This is a question that a friend asked me (has the final answer too).
The pdf of a random variable $X$ is
$$ f(x) = 0.5,\quad -1 < x < 1 $$
The random variable Y is defined as
$$ Y = \begin{cases} -2X, & -1 < X < 0 \\ X+1, & 0 < X <1 \end{cases}$$
I tried using the inverse transform method but I'm unsure of how to go about this since $Y$ takes values in $[1, 2)$ in both intervals provided above. I get the fact that there should be some sort of an overlapping in this case but can someone provide me with a rigorous way to solve this problem.
The answer was given to be
$$ f(y) = \begin{cases} 0.25, & 0 < y < 1 \\ 0.75, & 1 < y <2 \end{cases}$$
Here is what I did:
$P(Y \leq y) = P(-2X \leq y) = \frac{1}{2} + \frac{y}{4}$.

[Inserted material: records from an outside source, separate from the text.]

===== config.mk =====
export PLATFORM = sky130hd
export DESIGN_NAME = wdnmi_timer
export DESIGN_NICKNAME = d
export VERILOG_FILES = /design/src/verilog/wdnmi_pkg.sv /design/src/verilog/wdnmi_timer.sv
export SDC_FILE = /design/constraint.sdc
export NUM_CORES = 1
export LEC_CHECK = 0
export BUFFER_PORTS_ARGS = -buffer_cell sky130_fd_sc_hd__clkbuf_2
export CORE_MARGIN = 10
export CORE_UTILIZATION = 35
export DETAILED_ROUTE_END_ITERATION = 10
export SLEW_MARGIN = 40
export SYNTH_ARGS = -nofsm -noshare
export SYNTH_HDL_FRONTEND = slang
export SYNTH_SLANG_ARGS = --single-unit

===== constraint.sdc =====
create_clock -name mclk_in -period 2.05 [get_ports mclk_in]
set_input_delay 0.205 -clock mclk_in [delete_from_list [all_inputs] [get_ports mclk_in]]
set_output_delay 0.205 -clock mclk_in [all_outputs]
set_load 0.05 [all_outputs]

Taking the derivative of the above CDF, I get $f_Y(y) = 0.25$ when $0 < y < 2$.
I carried out the same procedure for the other interval and obtained $f_Y(y) = 0.5$ when $1 < y < 2$.
Is it alright to conclude that the pdf is as provided in the solution because there is an overlap between the two intervals? Is there a more rigorous way of showing this?